$ cat src/rtl/traffic_density_sel.sv
// Counts vehicle pixels inside the ROI per frame, classifies each completed
// frame against two thresholds and hands the class to the hysteresis filter.
// The first vsync after reset only arms the block: the partial frame seen
// since reset is not a real measurement.
module traffic_density_sel
  import traffic_pkg::*;
#(
  parameter int CNT_W       = TR_CNT_W,
  parameter int TH_LOW      = TR_TH_LOW,
  parameter int TH_HIGH     = TR_TH_HIGH,
  parameter int HYST_FRAMES = TR_HYST_FRAMES
) (
  input  logic                  clk,
  input  logic                  reset,
  traffic_density_sel_if.slave  bus
);

  localparam logic [CNT_W-1:0] ACC_MAX = {CNT_W{1'b1}};
  localparam logic [CNT_W-1:0] ACC_ONE = {{(CNT_W-1){1'b0}}, 1'b1};

  logic             qual_s;
  logic [CNT_W-1:0] acc_r;
  logic [CNT_W-1:0] acc_next_s;
  logic             frame_started_r;
  logic [CNT_W-1:0] density_r;
  tr_sel_e          raw_class_r;
  tr_sel_e          raw_next_s;
  logic             class_vld_r;

  assign qual_s = bus.i_de & bus.i_roi & bus.i_car_px;

  // Saturating accumulator; a pixel coincident with vsync opens the new frame.
  always_comb begin
    acc_next_s = acc_r;
    if (bus.i_vsync) begin
      if (qual_s) begin
        acc_next_s = ACC_ONE;
      end else begin
        acc_next_s = {CNT_W{1'b0}};
      end
    end else if (qual_s && (acc_r != ACC_MAX)) begin
      acc_next_s = acc_r + ACC_ONE;
    end else begin
      acc_next_s = acc_r;
    end
  end

  // Threshold compare on the count of the frame that is closing.
  always_comb begin
    raw_next_s = tr_classify(32'(acc_r), 32'(TH_LOW), 32'(TH_HIGH));
  end

  // Frame bookkeeping: arm on first vsync, latch count and class afterwards.
  always_ff @(posedge clk or negedge reset) begin
    if (!reset) begin
      acc_r           <= {CNT_W{1'b0}};
      frame_started_r <= 1'b0;
      density_r       <= {CNT_W{1'b0}};
      raw_class_r     <= TR_NORMAL;
      class_vld_r     <= 1'b0;
    end else begin
      acc_r <= acc_next_s;
      if (bus.i_vsync && !frame_started_r) begin
        frame_started_r <= 1'b1;
        class_vld_r     <= 1'b0;
      end else if (bus.i_vsync) begin
        density_r   <= acc_r;
        raw_class_r <= raw_next_s;
        class_vld_r <= 1'b1;
      end else begin
        class_vld_r <= 1'b0;
      end
    end
  end

  assign bus.o_density = density_r;

  density_hysteresis #(
    .HYST_FRAMES (HYST_FRAMES)
  ) u_hyst (
    .clk           (clk),
    .reset         (reset),
    .raw_class     (raw_class_r),
    .class_vld     (class_vld_r),
    .o_traffic_sel (bus.o_traffic_sel),
    .o_sel_valid   (bus.o_sel_valid)
  );

endmodule
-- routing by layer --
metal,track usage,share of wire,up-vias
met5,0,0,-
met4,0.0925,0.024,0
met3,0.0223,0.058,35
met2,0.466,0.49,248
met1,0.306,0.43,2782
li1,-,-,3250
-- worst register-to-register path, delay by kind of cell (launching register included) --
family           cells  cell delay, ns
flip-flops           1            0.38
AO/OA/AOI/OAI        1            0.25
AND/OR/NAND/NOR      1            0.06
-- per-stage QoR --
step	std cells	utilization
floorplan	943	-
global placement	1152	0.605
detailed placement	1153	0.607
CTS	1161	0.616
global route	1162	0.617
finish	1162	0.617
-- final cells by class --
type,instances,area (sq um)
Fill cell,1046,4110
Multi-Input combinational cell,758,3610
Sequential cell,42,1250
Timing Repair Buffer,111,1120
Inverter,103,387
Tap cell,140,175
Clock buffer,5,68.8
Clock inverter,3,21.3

--------

* [INSTRUCTIONS TO FOLLOW]: Return all lines from the data that include the string "cells".

* [TASK RESPONSE]:
family           cells  cell delay, ns
step	std cells	utilization
-- final cells by class --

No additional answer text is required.